# Problem statement
Exact copies of all records below are needed.

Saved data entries
_ _ _

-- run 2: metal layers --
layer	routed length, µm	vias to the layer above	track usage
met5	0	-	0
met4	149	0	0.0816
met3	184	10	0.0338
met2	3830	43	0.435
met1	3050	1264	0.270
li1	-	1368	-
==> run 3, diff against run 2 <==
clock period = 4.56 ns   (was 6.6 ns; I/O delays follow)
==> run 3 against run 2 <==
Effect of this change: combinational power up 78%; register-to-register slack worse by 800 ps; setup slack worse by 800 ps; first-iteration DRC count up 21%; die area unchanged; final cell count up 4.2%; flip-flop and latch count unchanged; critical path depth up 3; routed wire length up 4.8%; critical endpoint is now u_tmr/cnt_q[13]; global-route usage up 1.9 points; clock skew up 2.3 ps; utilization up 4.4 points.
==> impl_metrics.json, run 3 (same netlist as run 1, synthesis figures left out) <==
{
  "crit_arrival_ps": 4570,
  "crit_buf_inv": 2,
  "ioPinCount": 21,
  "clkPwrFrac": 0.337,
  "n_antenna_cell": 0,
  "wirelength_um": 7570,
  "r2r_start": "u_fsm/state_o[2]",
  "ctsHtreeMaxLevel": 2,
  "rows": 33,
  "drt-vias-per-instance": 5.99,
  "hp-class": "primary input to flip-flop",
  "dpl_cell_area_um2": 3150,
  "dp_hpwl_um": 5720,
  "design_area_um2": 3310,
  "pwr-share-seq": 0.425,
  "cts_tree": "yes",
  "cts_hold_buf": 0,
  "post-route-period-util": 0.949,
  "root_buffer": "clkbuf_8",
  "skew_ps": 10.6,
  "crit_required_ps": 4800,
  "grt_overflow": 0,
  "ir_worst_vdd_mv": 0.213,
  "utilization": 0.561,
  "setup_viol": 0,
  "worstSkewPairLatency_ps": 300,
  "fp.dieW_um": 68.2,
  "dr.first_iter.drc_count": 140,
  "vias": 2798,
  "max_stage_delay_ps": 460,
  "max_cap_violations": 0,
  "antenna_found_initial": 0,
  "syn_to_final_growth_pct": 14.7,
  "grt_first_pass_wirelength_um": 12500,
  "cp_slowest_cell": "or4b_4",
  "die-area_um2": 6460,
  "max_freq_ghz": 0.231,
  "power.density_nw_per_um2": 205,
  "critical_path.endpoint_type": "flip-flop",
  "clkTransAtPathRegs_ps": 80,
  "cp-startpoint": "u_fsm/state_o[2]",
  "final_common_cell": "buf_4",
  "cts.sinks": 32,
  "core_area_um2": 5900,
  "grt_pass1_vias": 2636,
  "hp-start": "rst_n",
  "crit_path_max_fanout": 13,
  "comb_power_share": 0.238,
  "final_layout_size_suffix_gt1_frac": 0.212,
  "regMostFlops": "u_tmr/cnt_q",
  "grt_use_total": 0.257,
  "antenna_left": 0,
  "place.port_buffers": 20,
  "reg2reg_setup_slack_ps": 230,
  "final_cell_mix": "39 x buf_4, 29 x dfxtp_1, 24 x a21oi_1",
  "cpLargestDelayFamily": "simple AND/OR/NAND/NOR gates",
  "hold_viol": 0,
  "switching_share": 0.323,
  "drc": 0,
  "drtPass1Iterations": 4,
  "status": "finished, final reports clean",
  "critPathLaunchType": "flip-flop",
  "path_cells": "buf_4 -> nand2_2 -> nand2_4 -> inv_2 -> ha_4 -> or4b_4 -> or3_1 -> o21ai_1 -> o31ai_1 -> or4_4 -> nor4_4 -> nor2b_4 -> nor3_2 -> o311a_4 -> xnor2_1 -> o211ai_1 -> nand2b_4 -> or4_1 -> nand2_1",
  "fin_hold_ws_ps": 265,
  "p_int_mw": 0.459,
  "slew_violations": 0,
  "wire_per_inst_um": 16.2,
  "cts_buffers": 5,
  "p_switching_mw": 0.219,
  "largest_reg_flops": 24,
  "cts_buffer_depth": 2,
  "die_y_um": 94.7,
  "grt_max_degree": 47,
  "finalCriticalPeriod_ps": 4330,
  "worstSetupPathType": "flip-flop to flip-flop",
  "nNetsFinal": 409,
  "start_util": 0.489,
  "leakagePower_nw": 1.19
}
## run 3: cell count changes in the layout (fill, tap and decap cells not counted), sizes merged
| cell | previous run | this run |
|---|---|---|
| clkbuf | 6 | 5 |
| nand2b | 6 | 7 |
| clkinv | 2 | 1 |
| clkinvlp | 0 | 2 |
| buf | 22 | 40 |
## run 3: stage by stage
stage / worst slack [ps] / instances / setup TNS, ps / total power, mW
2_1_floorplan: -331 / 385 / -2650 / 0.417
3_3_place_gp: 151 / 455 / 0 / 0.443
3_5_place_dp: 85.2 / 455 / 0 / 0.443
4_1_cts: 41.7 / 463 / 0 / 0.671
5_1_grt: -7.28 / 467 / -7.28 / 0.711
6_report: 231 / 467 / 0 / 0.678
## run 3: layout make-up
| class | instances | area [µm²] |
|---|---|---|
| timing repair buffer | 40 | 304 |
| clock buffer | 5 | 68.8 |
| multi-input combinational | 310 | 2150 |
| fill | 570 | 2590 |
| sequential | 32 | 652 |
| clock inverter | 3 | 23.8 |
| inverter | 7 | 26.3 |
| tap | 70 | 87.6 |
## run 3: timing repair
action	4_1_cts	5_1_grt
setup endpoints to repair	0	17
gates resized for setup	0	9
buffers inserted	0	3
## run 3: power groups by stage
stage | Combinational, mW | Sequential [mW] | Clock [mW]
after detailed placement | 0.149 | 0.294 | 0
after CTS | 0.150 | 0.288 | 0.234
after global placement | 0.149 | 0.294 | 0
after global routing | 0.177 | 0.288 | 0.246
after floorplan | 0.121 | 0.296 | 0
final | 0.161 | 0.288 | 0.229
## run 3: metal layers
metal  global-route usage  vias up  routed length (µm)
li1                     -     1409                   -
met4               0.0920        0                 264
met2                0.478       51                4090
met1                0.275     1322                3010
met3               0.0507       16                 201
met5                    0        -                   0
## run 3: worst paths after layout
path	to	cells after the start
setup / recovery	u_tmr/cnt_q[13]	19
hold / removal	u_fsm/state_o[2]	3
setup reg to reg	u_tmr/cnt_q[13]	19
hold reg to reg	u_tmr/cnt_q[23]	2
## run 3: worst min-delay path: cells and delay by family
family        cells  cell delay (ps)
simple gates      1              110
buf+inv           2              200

_ _ _

# Answer section
-- run 2: metal layers --
layer	routed length, µm	vias to the layer above	track usage
met5	0	-	0
met4	149	0	0.0816
met3	184	10	0.0338
met2	3830	43	0.435
met1	3050	1264	0.270
li1	-	1368	-
==> run 3, diff against run 2 <==
clock period = 4.56 ns   (was 6.6 ns; I/O delays follow)
==> run 3 against run 2 <==
Effect of this change: combinational power up 78%; register-to-register slack worse by 800 ps; setup slack worse by 800 ps; first-iteration DRC count up 21%; die area unchanged; final cell count up 4.2%; flip-flop and latch count unchanged; critical path depth up 3; routed wire length up 4.8%; critical endpoint is now u_tmr/cnt_q[13]; global-route usage up 1.9 points; clock skew up 2.3 ps; utilization up 4.4 points.
==> impl_metrics.json, run 3 (same netlist as run 1, synthesis figures left out) <==
{
  "crit_arrival_ps": 4570,
  "crit_buf_inv": 2,
  "ioPinCount": 21,
  "clkPwrFrac": 0.337,
  "n_antenna_cell": 0,
  "wirelength_um": 7570,
  "r2r_start": "u_fsm/state_o[2]",
  "ctsHtreeMaxLevel": 2,
  "rows": 33,
  "drt-vias-per-instance": 5.99,
  "hp-class": "primary input to flip-flop",
  "dpl_cell_area_um2": 3150,
  "dp_hpwl_um": 5720,
  "design_area_um2": 3310,
  "pwr-share-seq": 0.425,
  "cts_tree": "yes",
  "cts_hold_buf": 0,
  "post-route-period-util": 0.949,
  "root_buffer": "clkbuf_8",
  "skew_ps": 10.6,
  "crit_required_ps": 4800,
  "grt_overflow": 0,
  "ir_worst_vdd_mv": 0.213,
  "utilization": 0.561,
  "setup_viol": 0,
  "worstSkewPairLatency_ps": 300,
  "fp.dieW_um": 68.2,
  "dr.first_iter.drc_count": 140,
  "vias": 2798,
  "max_stage_delay_ps": 460,
  "max_cap_violations": 0,
  "antenna_found_initial": 0,
  "syn_to_final_growth_pct": 14.7,
  "grt_first_pass_wirelength_um": 12500,
  "cp_slowest_cell": "or4b_4",
  "die-area_um2": 6460,
  "max_freq_ghz": 0.231,
  "power.density_nw_per_um2": 205,
  "critical_path.endpoint_type": "flip-flop",
  "clkTransAtPathRegs_ps": 80,
  "cp-startpoint": "u_fsm/state_o[2]",
  "final_common_cell": "buf_4",
  "cts.sinks": 32,
  "core_area_um2": 5900,
  "grt_pass1_vias": 2636,
  "hp-start": "rst_n",
  "crit_path_max_fanout": 13,
  "comb_power_share": 0.238,
  "final_layout_size_suffix_gt1_frac": 0.212,
  "regMostFlops": "u_tmr/cnt_q",
  "grt_use_total": 0.257,
  "antenna_left": 0,
  "place.port_buffers": 20,
  "reg2reg_setup_slack_ps": 230,
  "final_cell_mix": "39 x buf_4, 29 x dfxtp_1, 24 x a21oi_1",
  "cpLargestDelayFamily": "simple AND/OR/NAND/NOR gates",
  "hold_viol": 0,
  "switching_share": 0.323,
  "drc": 0,
  "drtPass1Iterations": 4,
  "status": "finished, final reports clean",
  "critPathLaunchType": "flip-flop",
  "path_cells": "buf_4 -> nand2_2 -> nand2_4 -> inv_2 -> ha_4 -> or4b_4 -> or3_1 -> o21ai_1 -> o31ai_1 -> or4_4 -> nor4_4 -> nor2b_4 -> nor3_2 -> o311a_4 -> xnor2_1 -> o211ai_1 -> nand2b_4 -> or4_1 -> nand2_1",
  "fin_hold_ws_ps": 265,
  "p_int_mw": 0.459,
  "slew_violations": 0,
  "wire_per_inst_um": 16.2,
  "cts_buffers": 5,
  "p_switching_mw": 0.219,
  "largest_reg_flops": 24,
  "cts_buffer_depth": 2,
  "die_y_um": 94.7,
  "grt_max_degree": 47,
  "finalCriticalPeriod_ps": 4330,
  "worstSetupPathType": "flip-flop to flip-flop",
  "nNetsFinal": 409,
  "start_util": 0.489,
  "leakagePower_nw": 1.19
}
## run 3: cell count changes in the layout (fill, tap and decap cells not counted), sizes merged
| cell | previous run | this run |
|---|---|---|
| clkbuf | 6 | 5 |
| nand2b | 6 | 7 |
| clkinv | 2 | 1 |
| clkinvlp | 0 | 2 |
| buf | 22 | 40 |
## run 3: stage by stage
stage / worst slack [ps] / instances / setup TNS, ps / total power, mW
2_1_floorplan: -331 / 385 / -2650 / 0.417
3_3_place_gp: 151 / 455 / 0 / 0.443
3_5_place_dp: 85.2 / 455 / 0 / 0.443
4_1_cts: 41.7 / 463 / 0 / 0.671
5_1_grt: -7.28 / 467 / -7.28 / 0.711
6_report: 231 / 467 / 0 / 0.678
## run 3: layout make-up
| class | instances | area [µm²] |
|---|---|---|
| timing repair buffer | 40 | 304 |
| clock buffer | 5 | 68.8 |
| multi-input combinational | 310 | 2150 |
| fill | 570 | 2590 |
| sequential | 32 | 652 |
| clock inverter | 3 | 23.8 |
| inverter | 7 | 26.3 |
| tap | 70 | 87.6 |
## run 3: timing repair
action	4_1_cts	5_1_grt
setup endpoints to repair	0	17
gates resized for setup	0	9
buffers inserted	0	3
## run 3: power groups by stage
stage | Combinational, mW | Sequential [mW] | Clock [mW]
after detailed placement | 0.149 | 0.294 | 0
after CTS | 0.150 | 0.288 | 0.234
after global placement | 0.149 | 0.294 | 0
after global routing | 0.177 | 0.288 | 0.246
after floorplan | 0.121 | 0.296 | 0
final | 0.161 | 0.288 | 0.229
## run 3: metal layers
metal  global-route usage  vias up  routed length (µm)
li1                     -     1409                   -
met4               0.0920        0                 264
met2                0.478       51                4090
met1                0.275     1322                3010
met3               0.0507       16                 201
met5                    0        -                   0
## run 3: worst paths after layout
path	to	cells after the start
setup / recovery	u_tmr/cnt_q[13]	19
hold / removal	u_fsm/state_o[2]	3
setup reg to reg	u_tmr/cnt_q[13]	19
hold reg to reg	u_tmr/cnt_q[23]	2
## run 3: worst min-delay path: cells and delay by family
family        cells  cell delay (ps)
simple gates      1              110
buf+inv           2              200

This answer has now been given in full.